Aber: Erholungen bei Süßwasserinsekten

Halle. MLU/ScientiaHalensis. Die Zahl landlebender Insekten ist in 30 Jahren um fast ein Viertel gesunken, gleichzeitig ist die Zahl der an Süßwasser gebundenen Insekten um fast 40 Prozent gestiegen. Zu diesen Ergebnissen kommt die bislang umfassendste MetaAnalyse von Insektenbeständen an 1676 Orten weltweit. Die Studie wurde von Forschern des Deutschen Zentrums für integrative Biodiversitätsforschung (iDiv), der Universität Leipzig und der MLU geleitet und ist in der Fachzeitschrift „Science“ erschienen.

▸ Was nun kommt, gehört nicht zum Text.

<file path="config.mk">
export PLATFORM = sky130hd
export DESIGN_NAME = conv_window_seq
export DESIGN_NICKNAME = d
export VERILOG_FILES = /design/src/rtl/cws_pkg.sv /design/src/rtl/cws_pixel_ctr.sv /design/src/rtl/cws_depth_walker.sv /design/src/rtl/cws_row_buffer.sv /design/src/rtl/conv_window_seq.sv
export SDC_FILE = /design/constraint.sdc
export NUM_CORES = 1
export LEC_CHECK = 0
export BUFFER_PORTS_ARGS = -buffer_cell sky130_fd_sc_hd__buf_4
export CAP_MARGIN = 20
export CORE_MARGIN = 10
export CORE_UTILIZATION = 35
export DETAILED_ROUTE_END_ITERATION = 16
export GPL_TIMING_DRIVEN = 0
export PLACE_DENSITY = 0.69
export SYNTH_ARGS = -nofsm -noshare
export SYNTH_HDL_FRONTEND = slang
export SYNTH_SLANG_ARGS = --single-unit
</file>
<file path="constraint.sdc">
create_clock -name clk -period 1.9 [get_ports clk]
set_input_delay 0.095 -clock clk [delete_from_list [all_inputs] [get_ports clk]]
set_output_delay 0.095 -clock clk [all_outputs]
set_load 0.005 [all_outputs]
</file>
<file path="src/rtl/cws_pkg.sv">
package cws_pkg;

  typedef enum logic [1:0] {
    ST_IDLE,
    ST_GATHER,
    ST_DRAIN,
    ST_PRESENT
  } seq_state_e;

  // counter width that stays legal when the count is one
  function automatic int unsigned cw(int unsigned n);
    return (n > 1) ? $clog2(n) : 1;
  endfunction

  function automatic int unsigned tile_count(int unsigned depth, int unsigned rows);
    return (depth + rows - 1) / rows;
  endfunction

  // channel-planar activation layout
  function automatic int unsigned plane_addr(int unsigned ch, int unsigned y, int unsigned x,
                                             int unsigned h, int unsigned w);
    return (ch * h + y) * w + x;
  endfunction

endpackage

</file>
<file path="src/rtl/cws_pixel_ctr.sv">
module cws_pixel_ctr #(
  parameter int unsigned OUT_E = 6,
  parameter int unsigned OUT_F = 6,
  parameter int unsigned TILES = 3
) (
  input  logic                              clk,
  input  logic                              rst_n,
  input  logic                              adv,
  output logic [cws_pkg::cw(OUT_E)-1:0]     e,
  output logic [cws_pkg::cw(OUT_F)-1:0]     f,
  output logic [cws_pkg::cw(TILES)-1:0]     tile,
  output logic                              first_tile,
  output logic                              last_tile,
  output logic                              final_vec
);
  localparam int unsigned EW = cws_pkg::cw(OUT_E);
  localparam int unsigned FW = cws_pkg::cw(OUT_F);
  localparam int unsigned TW = cws_pkg::cw(TILES);

  logic e_end, f_end;

  assign e_end      = (e == EW'(OUT_E - 1));
  assign f_end      = (f == FW'(OUT_F - 1));
  assign first_tile = (tile == TW'(0));
  assign last_tile  = (tile == TW'(TILES - 1));
  assign final_vec  = last_tile && e_end && f_end;

  always_ff @(posedge clk or negedge rst_n) begin
    if (!rst_n) begin
      e    <= '0;
      f    <= '0;
      tile <= '0;
    end else if (adv) begin
      if (last_tile) begin
        tile <= '0;
        if (f_end) begin
          f <= '0;
          e <= e_end ? '0 : e + 1'b1;
        end else begin
          f <= f + 1'b1;
        end
      end else begin
        tile <= tile + 1'b1;
      end
    end
  end

  p_coord_range_r4: assert property (@(posedge clk) disable iff (!rst_n)
    (32'(e) < OUT_E) && (32'(f) < OUT_F) && (32'(tile) < TILES));

  p_tile_order_r4: assert property (@(posedge clk) disable iff (!rst_n)
    adv && !last_tile |=> $stable(e) && $stable(f));

endmodule

</file>
<file path="src/rtl/cws_depth_walker.sv">
module cws_depth_walker #(
  parameter int unsigned CHANNELS = 4,
  parameter int unsigned KER_R    = 3,
  parameter int unsigned KER_S    = 3
) (
  input  logic                                clk,
  input  logic                                rst_n,
  input  logic                                restart,
  input  logic                                step,
  output logic [cws_pkg::cw(CHANNELS)-1:0]    ch,
  output logic [cws_pkg::cw(KER_R)-1:0]       kr,
  output logic [cws_pkg::cw(KER_S)-1:0]       ks,
  output logic                                live
);
  localparam int unsigned CW_ = cws_pkg::cw(CHANNELS);
  localparam int unsigned RW  = cws_pkg::cw(KER_R);
  localparam int unsigned SW  = cws_pkg::cw(KER_S);

  logic s_end, r_end, c_end;

  assign s_end = (ks == SW'(KER_S - 1));
  assign r_end = (kr == RW'(KER_R - 1));
  assign c_end = (ch == CW_'(CHANNELS - 1));

  // innermost s, then r, then channel: matches the column flattening
  always_ff @(posedge clk or negedge rst_n) begin
    if (!rst_n) begin
      ch   <= '0;
      kr   <= '0;
      ks   <= '0;
      live <= 1'b1;
    end else if (restart) begin
      ch   <= '0;
      kr   <= '0;
      ks   <= '0;
      live <= 1'b1;
    end else if (step && live) begin
      if (s_end) begin
        ks <= '0;
        if (r_end) begin
          kr <= '0;
          if (c_end) begin
            ch   <= '0;
            live <= 1'b0;
          end else begin
            ch <= ch + 1'b1;
          end
        end else begin
          kr <= kr + 1'b1;
        end
      end else begin
        ks <= ks + 1'b1;
      end
    end
  end

  p_walker_range_r2: assert property (@(posedge clk) disable iff (!rst_n)
    (32'(ch) < CHANNELS) && (32'(kr) < KER_R) && (32'(ks) < KER_S));

  p_exhausted_stays_r3: assert property (@(posedge clk) disable iff (!rst_n)
    !live && !restart |=> !live);

endmodule

</file>
<file path="src/rtl/cws_row_buffer.sv">
module cws_row_buffer #(
  parameter int unsigned ROWS = 16,
  parameter int unsigned DW   = 8
) (
  input  logic                           clk,
  input  logic                           rst_n,
  input  logic                           cap_en,
  input  logic [cws_pkg::cw(ROWS)-1:0]   cap_slot,
  input  logic                           cap_live,
  input  logic [DW-1:0]                  rd_data,
  output logic [ROWS*DW-1:0]             vec
);
  localparam int unsigned SLW = cws_pkg::cw(ROWS);

  // request side delayed by one cycle to meet the read latency
  logic           p_en;
  logic [SLW-1:0] p_slot;
  logic           p_live;
  logic [DW-1:0]  slot_q [ROWS];

  always_ff @(posedge clk or negedge rst_n) begin
    if (!rst_n) begin
      p_en   <= 1'b0;
      p_slot <= '0;
      p_live <= 1'b0;
    end else begin
      p_en   <= cap_en;
      p_slot <= cap_slot;
      p_live <= cap_live;
    end
  end

  for (genvar g = 0; g < ROWS; g++) begin : g_slot
    always_ff @(posedge clk or negedge rst_n) begin
      if (!rst_n) begin
        slot_q[g] <= '0;
      end else if (p_en && (p_slot == SLW'(g))) begin
        slot_q[g] <= p_live ? rd_data : '0;
      end
    end
    assign vec[g*DW +: DW] = slot_q[g];
  end

  p_slot_range_r1: assert property (@(posedge clk) disable iff (!rst_n)
    p_en |-> (32'(p_slot) < ROWS));

endmodule

</file>
<file path="src/rtl/conv_window_seq.sv">
module conv_window_seq #(
  parameter int unsigned IMG_H    = 8,
  parameter int unsigned IMG_W    = 8,
  parameter int unsigned CHANNELS = 4,
  parameter int unsigned KER_R    = 3,
  parameter int unsigned KER_S    = 3,
  parameter int unsigned ROWS     = 16,
  parameter int unsigned DW       = 8
) (
  input  logic                                             clk,
  input  logic                                             rst_n,
  input  logic                                             weights_loaded,
  output logic                                             weights_done,
  output logic                                             act_rd_en,
  output logic [cws_pkg::cw(CHANNELS*IMG_H*IMG_W)-1:0]     act_addr,
  input  logic [DW-1:0]                                    act_rd_data,
  output logic                                             vec_valid,
  input  logic                                             vec_ready,
  output logic [ROWS*DW-1:0]                               vec_data,
  output logic [cws_pkg::cw(IMG_H-KER_R+1)-1:0]            vec_e,
  output logic [cws_pkg::cw(IMG_W-KER_S+1)-1:0]            vec_f,
  output logic                                             vec_first,
  output logic                                             vec_last
);
  import cws_pkg::*;

  localparam int unsigned OUT_E = IMG_H - KER_R + 1;
  localparam int unsigned OUT_F = IMG_W - KER_S + 1;
  localparam int unsigned DEPTH = CHANNELS * KER_R * KER_S;
  localparam int unsigned TILES = tile_count(DEPTH, ROWS);
  localparam int unsigned AW    = cw(CHANNELS * IMG_H * IMG_W);
  localparam int unsigned SLW   = cw(ROWS);
  localparam int unsigned TW    = cw(TILES);

  seq_state_e state_q;
  logic [SLW-1:0] slot_q;
  logic done_q;

  // named internal events
  logic issue, fire, restart, last_slot;
  logic first_tile, last_tile, final_vec;
  logic [TW-1:0] tile;
  logic [cw(CHANNELS)-1:0] ch;
  logic [cw(KER_R)-1:0] kr;
  logic [cw(KER_S)-1:0] ks;
  logic live;

  assign issue     = (state_q == ST_GATHER);
  assign fire      = (state_q == ST_PRESENT) && vec_ready;
  assign restart   = fire && last_tile;
  assign last_slot = (slot_q == SLW'(ROWS - 1));

  cws_pixel_ctr #(.OUT_E(OUT_E), .OUT_F(OUT_F), .TILES(TILES)) u_pix (
    .clk(clk), .rst_n(rst_n), .adv(fire),
    .e(vec_e), .f(vec_f), .tile(tile),
    .first_tile(first_tile), .last_tile(last_tile), .final_vec(final_vec)
  );

  cws_depth_walker #(.CHANNELS(CHANNELS), .KER_R(KER_R), .KER_S(KER_S)) u_walk (
    .clk(clk), .rst_n(rst_n), .restart(restart), .step(issue),
    .ch(ch), .kr(kr), .ks(ks), .live(live)
  );

  cws_row_buffer #(.ROWS(ROWS), .DW(DW)) u_buf (
    .clk(clk), .rst_n(rst_n),
    .cap_en(issue), .cap_slot(slot_q), .cap_live(live),
    .rd_data(act_rd_data), .vec(vec_data)
  );

  assign act_rd_en = issue && live;
  assign act_addr  = AW'(plane_addr(32'(ch), 32'(vec_e) + 32'(kr),
                                    32'(vec_f) + 32'(ks), IMG_H, IMG_W));

  assign vec_valid    = (state_q == ST_PRESENT);
  assign vec_first    = first_tile;
  assign vec_last     = last_tile;
  assign weights_done = done_q;

  always_ff @(posedge clk or negedge rst_n) begin
    if (!rst_n) begin
      state_q <= ST_IDLE;
      slot_q  <= '0;
      done_q  <= 1'b0;
    end else begin
      done_q <= fire && final_vec;
      unique case (state_q)
        ST_IDLE: begin
          slot_q <= '0;
          if (weights_loaded) state_q <= ST_GATHER;
        end
        ST_GATHER: begin
          slot_q <= slot_q + 1'b1;
          if (last_slot) state_q <= ST_DRAIN;
        end
        ST_DRAIN: state_q <= ST_PRESENT;
        ST_PRESENT: begin
          slot_q <= '0;
          if (vec_ready) state_q <= final_vec ? ST_IDLE : ST_GATHER;
        end
        default: state_q <= ST_IDLE;
      endcase
    end
  end

  p_hold_r6: assert property (@(posedge clk) disable iff (!rst_n)
    vec_valid && !vec_ready |=> vec_valid && $stable(vec_data) && $stable(vec_e)
      && $stable(vec_f) && $stable(vec_first) && $stable(vec_last));

  p_done_pulse_r7: assert property (@(posedge clk) disable iff (!rst_n)
    weights_done |=> !weights_done);

  p_done_cause_r7: assert property (@(posedge clk) disable iff (!rst_n)
    weights_done |-> $past(vec_valid && vec_ready && vec_last
      && (32'(vec_e) == OUT_E - 1) && (32'(vec_f) == OUT_F - 1)));

  p_no_read_present_r10: assert property (@(posedge clk) disable iff (!rst_n)
    vec_valid |-> !act_rd_en);

  p_idle_quiet_r8: assert property (@(posedge clk) disable iff (!rst_n)
    (state_q == ST_IDLE) |-> !act_rd_en && !vec_valid);

  p_addr_range_r1: assert property (@(posedge clk) disable iff (!rst_n)
    act_rd_en |-> (32'(act_addr) < CHANNELS * IMG_H * IMG_W));

endmodule

</file>
# Word level (Yosys, flattened, before mapping)
# Cells that the tools add are included.
# word_totals
romBits	0
ramBits	0
register_bits	156
out_inout_bits	147
memories	0
latch_bits	0
# classes
muxes	27
bitwise_logic	0
magnitude_cmp	0
shift	0
n_eq_ne	28
mul	0
n_reduce_logical	37
n_addsub	11
div	0
# op_table
operator	n
$eq 4x4->1 const B	9
$mux 2	16
$logic_and 1x1->1	22
$eq 4x3->1 const B	4
$eq 2x2->1 const B	6
$reduce_bool 2->1	5
$reduce_and 3->1	3
$add 2x1->2 const B	4
$add 3x2->4	2
$add 8x4->8	1
$eq 4x2->1 const B	2
$mux 8	1
$pmux 2 s4	1
$pmux 4 s2	1
$add 3x1->3 const B	2
$eq 3x3->1 const B	2
$mux 1	6
$mux 3	2
$add 5x4->5	1
$add 4x1->4 const B	1
$eq 4x1->1 const B	1
$logic_not 2->1	2
$logic_not 4->1	1
$ne 2x2->1 const B	2
5 further kinds	6

# Longest topological paths before layout
# Gate-level depths: netlist of run 1.
# logic_depth
ltp_word	6
mapped_depth	7
depth_no_buf	7

# Cells and area by module
# From an unflattened synthesis of run 1, not the netlist that was laid out.
# hier_totals
cells_unflattened	448
area_unflattened_um2	6511.2
# by_module_without_submodules
mod	seq_area_each_um2	n_inst	cells_per_inst	area_each_um2
cws_row_buffer	3353.2	1	306	5046.1
conv_window_seq	175.2	1	78	698.2
cws_pixel_ctr	200.2	1	31	400.4
cws_depth_walker	176.4	1	33	366.6

# Least setup slack after synthesis of run 1
# Ideal clock, no wire load.
# synth_timing
path_kind	reg-to-output
from	register u_pix.e[0] (netlist name)
to	output port act_addr[7] (netlist name)
path_stages_with_launch	8
path_slack_ns	0.034
required_ns	1.805
t_arrival_ns	1.771
cell_sequence	dfrtp_1 -> ha_1 -> inv_1 -> fa_1 -> nand3b_1 -> nor3_1 -> a32oi_1 -> xnor2_1
# synth_via
elab_chain_len	3
# synth_rtl
element	line_no	rtl
start: declaration	cws_pixel_ctr.sv:9	output logic [cws_pkg::cw(OUT_E)-1:0] e,
start signal: assignment	cws_pixel_ctr.sv:38	e <= e_end ? '0 : e + 1'b1;
$add 3x2->4	conv_window_seq.sv:71	assign act_addr = AW'(plane_addr(32'(ch), 32'(vec_e) + 32'(kr),
$add 5x4->5	cws_pkg.sv:22	return (ch * h + y) * w + x;
$add 8x4->8	cws_pkg.sv:22	
end: declaration	conv_window_seq.sv:15	output logic [cws_pkg::cw(CHANNELS*IMG_H*IMG_W)-1:0] act_addr,
# No other way between the ends.

# Worst setup path after layout of run 1
# layout_timing
from	register u_walk.kr[0] (netlist name)
to	output port act_addr[7] (netlist name)
# layout_via
elab_chain_len	3
# layout_rtl
element	line_no	rtl
start: declaration	cws_depth_walker.sv:11	output logic [cws_pkg::cw(KER_R)-1:0] kr,
start signal: assignment	cws_depth_walker.sv:49	kr <= kr + 1'b1;
$add 3x2->4	conv_window_seq.sv:71	
$add 5x4->5	cws_pkg.sv:22	
$add 8x4->8	cws_pkg.sv:22	
# No other way between the ends.

==> metrics.txt, run 1 <==
# TYPE chip_impl_metric gauge
chip_impl_metric{name="syn_area_per_cell",unit="um2"} 12.1
chip_impl_metric{name="detail_route.drc_violations",unit=""} 0
chip_impl_info{name="top_signal_layer_used",value="met4"} 1
chip_impl_metric{name="timing.fmax",unit="MHz"} 420
chip_impl_metric{name="drt_pass1_iterations",unit=""} 4
chip_impl_metric{name="critPathArrivalTime",unit="ns"} 2.29
chip_impl_metric{name="finalHoldWorstSlack",unit="ns"} 0.0908
chip_impl_metric{name="maximum_single_stage_delay_on_the_critical_path",unit="ns"} 0.46
chip_impl_metric{name="detail-route-antenna-nets",unit=""} 0
chip_impl_metric{name="floorplan.initialDensity",unit=""} 0.354
chip_impl_metric{name="route.final.wire_length",unit="um"} 17200
chip_impl_metric{name="met3_wirelength",unit="um"} 1180
chip_impl_metric{name="setup_tns_after_final_layout",unit="ns"} -1.32
chip_impl_metric{name="multiInputGateArea",unit="mm2"} 0.00230
chip_impl_metric{name="port_buffers",unit=""} 158
chip_impl_metric{name="final_period_minus_worst_setup_slack",unit="ns"} 2.38
chip_impl_metric{name="clock_network_latency_to_the_later_pin_of_the_worst_skew_pair",unit="ns"} 0.42
chip_impl_metric{name="timing.reg2reg.worst_path_depth",unit=""} 6
chip_impl_metric{name="async_reset_ff_frac",unit=""} 1.00
chip_impl_metric{name="yosys_warnings",unit=""} 0
chip_impl_metric{name="post_synth_inst_count",unit=""} 521
chip_impl_metric{name="power.leakage",unit="nW"} 4.35
chip_impl_metric{name="first_iter_violations",unit=""} 184
chip_impl_metric{name="timing.critical_path.buf_inv",unit=""} 2
chip_impl_info{name="crit-reg2reg-capture",value="u_walk.ch[1]"} 1
chip_impl_metric{name="synthesized_area",unit="mm2"} 0.00633
chip_impl_metric{name="num-nets-final",unit=""} 735
chip_impl_metric{name="ys_seq_area_frac",unit=""} 0.617
chip_impl_metric{name="die_h",unit="um"} 154
chip_impl_metric{name="core",unit="mm2"} 0.0179
chip_impl_metric{name="mappedNetlistNets",unit=""} 546
chip_impl_info{name="start_kind",value="register"} 1
chip_impl_metric{name="timing.slew.headroom",unit=""} 0.586
chip_impl_info{name="critical_path.startpoint",value="u_walk.kr[0]"} 1
chip_impl_info{name="cts_tree",value="done"} 1
chip_impl_metric{name="clkTransAtPathRegs",unit="ns"} 0.06
chip_impl_metric{name="routed-wl-met2",unit="um"} 7830
chip_impl_metric{name="netlist-cell-type-count",unit=""} 41
chip_impl_metric{name="worstMarginPinSlew",unit="ns"} 0.621
chip_impl_metric{name="htree_levels",unit=""} 4
chip_impl_info{name="worst_path_max_delay_cell",value="fa_1"} 1
chip_impl_metric{name="clock_net_sink_count",unit=""} 156
chip_impl_metric{name="grt_pass1_wl",unit="um"} 27300
chip_impl_metric{name="antenna_violations_before_repair",unit=""} 0
chip_impl_info{name="timing.rr.start",value="state_q[1]"} 1
chip_impl_metric{name="timing.final.ws_setup",unit="ns"} -0.483
chip_impl_metric{name="finalClockSkew",unit="ns"} 0.0115
chip_impl_metric{name="place_congestion",unit=""} 0.771
chip_impl_metric{name="critPathMaxFanout",unit=""} 3
chip_impl_metric{name="tritoncts.num_buffers",unit=""} 17
chip_impl_metric{name="grt_pass1_vias",unit=""} 4776
chip_impl_metric{name="n_antenna_cell",unit=""} 0
chip_impl_metric{name="total_power",unit="mW"} 10.6
chip_impl_info{name="failing_checks",value="setup timing"} 1
chip_impl_info{name="prevailing_post_synth_register_cell",value="dfrtp_1"} 1
chip_impl_metric{name="grt_usage",unit=""} 0.144
chip_impl_info{name="clock_tree.root_cell",value="clkbuf_16"} 1
chip_impl_metric{name="area_growth_syn_to_layout",unit="%"} 35.7
chip_impl_metric{name="via_count",unit=""} 4564
chip_impl_metric{name="setup_violations",unit=""} 5
chip_impl_metric{name="fp-row-count",unit=""} 49
chip_impl_info{name="grt_setup_unrepaired",value="true"} 1
chip_impl_info{name="min_from",value="weights_loaded"} 1
chip_impl_metric{name="hold_path_cells",unit=""} 5
chip_impl_info{name="timing.critical_path.max_delay_family",value="adder cells"} 1
chip_impl_metric{name="period_share",unit=""} 1.25
chip_impl_metric{name="crit_required",unit="ns"} 1.80
chip_impl_metric{name="die_w",unit="um"} 154
chip_impl_metric{name="die_area",unit="mm2"} 0.0239
chip_impl_metric{name="vdd.ir_drop.worst",unit="V"} 0.000650
chip_impl_metric{name="grt_start_max_net_pins",unit=""} 101
chip_impl_info{name="worstSetupEndpointType",value="output port"} 1
chip_impl_metric{name="ys_seq_elements",unit=""} 156
chip_impl_info{name="timing.hold.worst_endpoint",value="state_q[0]"} 1
chip_impl_metric{name="regArea",unit="mm2"} 0.00391
chip_impl_metric{name="clock_tree.buffer_depth",unit=""} 2
chip_impl_info{name="chain_of_cells_forming_the_critical_path",value="ha_2, inv_2, fa_1, nand3b_1, o21bai_1, a32oi_1, xnor2_1, buf_4"} 1
chip_impl_metric{name="post-route-util",unit=""} 0.480
chip_impl_metric{name="number_of_enable_flip_flop_cells_after_synthesis",unit=""} 0
chip_impl_metric{name="wirelength_met1",unit="um"} 7900
chip_impl_info{name="min-delay-path-class",value="in2reg"} 1
chip_impl_metric{name="register_to_register_setup_slack",unit="ns"} 0.06
chip_impl_metric{name="final_hold_viol_count",unit=""} 0
chip_impl_metric{name="route.detailed.wl_per_inst",unit="um"} 18.1
chip_impl_metric{name="cap_violations",unit=""} 0
chip_impl_metric{name="hpwlAfterDp",unit="um"} 12200
chip_impl_metric{name="detail_route.vias_per_cell",unit=""} 4.80
chip_impl_info{name="timing_worst_setup_path_type",value="reg2out"} 1
chip_impl_metric{name="io-pin-count",unit=""} 159
chip_impl_metric{name="fraction_of_final_layout_cells_sized_beyond_drive_strength_1",unit=""} 0.425
chip_impl_info{name="outcome",value="finished, violations left"} 1
chip_impl_metric{name="number_of_fill_cells_in_the_layout",unit=""} 1648
chip_impl_metric{name="grt.overflow.total",unit=""} 0
chip_impl_metric{name="power_density",unit="mW/mm2"} 1240
chip_impl_metric{name="final_max_slew_viol_count",unit=""} 0
worst reg2reg max path, delay by kind of cell (launching register included):
family	cells	cell delay (ns)
flops	1	0.41
mux	1	0.24
simple gates	3	0.68
buf+inv	1	0.12
fa+ha+maj	1	0.27
report_power, final:
group,leakage [nW],internal (mW),switching [mW]
sequential,2.13,3.87,0.415
clock,0.304,2.24,1.39
combinational,1.91,1.24,1.48
total,4.35,7.35,3.28
routing by layer:
metal / up-vias / global-route usage
met3: 19 / 0.0488
li1: 2155 / -
met5: - / 0
met1: 2251 / 0.185
met4: 0 / 0.0463
met2: 139 / 0.222
cell families (layout without fill, tap and decap cells):
kind of cell / after synthesis / count (layout) / synth area share
flops: 156 / 156 / 0.617
simple gates: 152 / 152 / 0.113
compound gates: 80 / 80 / 0.0680
mux: 77 / 77 / 0.137
buf+inv: 34 / 235 / 0.0251
fa+ha+maj: 13 / 13 / 0.0281
xor+xnor: 9 / 9 / 0.0125
stage by stage:
stage	cell area, um2	instances	setup slack (ns)
finish	8590	951	-0.483
global route	8590	951	-0.648
CTS	8580	950	-0.532
detailed placement	7840	909	-0.177
global placement	7800	908	-0.198
floorplan	6330	521	0.0336
worst max-delay path by stage:
stage | to | slack, ns | cells past startpoint
2_1_floorplan | act_addr[7] | 0.03 | 7
3_3_place_gp | act_addr[7] | -0.20 | 8
3_5_place_dp | act_addr[7] | -0.18 | 8
4_1_cts | act_addr[7] | -0.53 | 8
5_1_grt | act_addr[7] | -0.65 | 8
6_report | act_addr[7] | -0.48 | 8
Yosys cell counts (2+ instances only):
cell type	n	area [um2]
a21o_1	2	15.0
a21oi_1	6	30.0
a32oi_1	2	17.5
and2_1	7	43.8
buf_2	7	35.0
buf_6	3	33.8
clkbuf_1	14	52.6
dfrtp_1	155	3880
fa_1	2	40.0
ha_1	11	138
inv_1	10	37.5
mux2_2	75	845
mux2i_1	2	20.0
nand2_1	82	308
nand2b_1	6	37.5
nand3_1	7	35.0
nand3b_1	5	37.5
nor2_1	15	56.3
nor2_2	9	56.3
nor2b_1	3	18.8
nor3_1	6	30.0
o21ai_0	41	205
o21ai_1	24	120
or3_1	3	18.8
xnor2_1	3	26.3
xor2_1	6	52.6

Ein internationales Forscherteam stellte Daten aus 166 Langzeitstudien zusammen. Die komplexe Analyse offenbarte große Unterschiede in den lokalen Trends – selbst zwischen nahe gelegenen Orten. „Wir konnten zeigen, dass fliegende Insekten im Schnitt tatsächlich weniger geworden sind“, sagt Prof. Dr. Jonathan Chase, Wissenschaftler bei iDiv und MLU. Im Gegensatz dazu blieb die Zahl der Insekten, die in Bäumen leben, im Schnitt unverändert. Zugleich stieg die Zahl der Insekten, die ihr Leben zeitweise im Wasser verbringen wie Libellen, Wasserläufer und Köcherfliegen. 

Über die Studie:
van Klink, Roel et al. Meta-analysis reveals declines in terrestrial but in-creases in freshwater insect abundan-ces. Science (2020). doi: 10.1126/science.aax9931.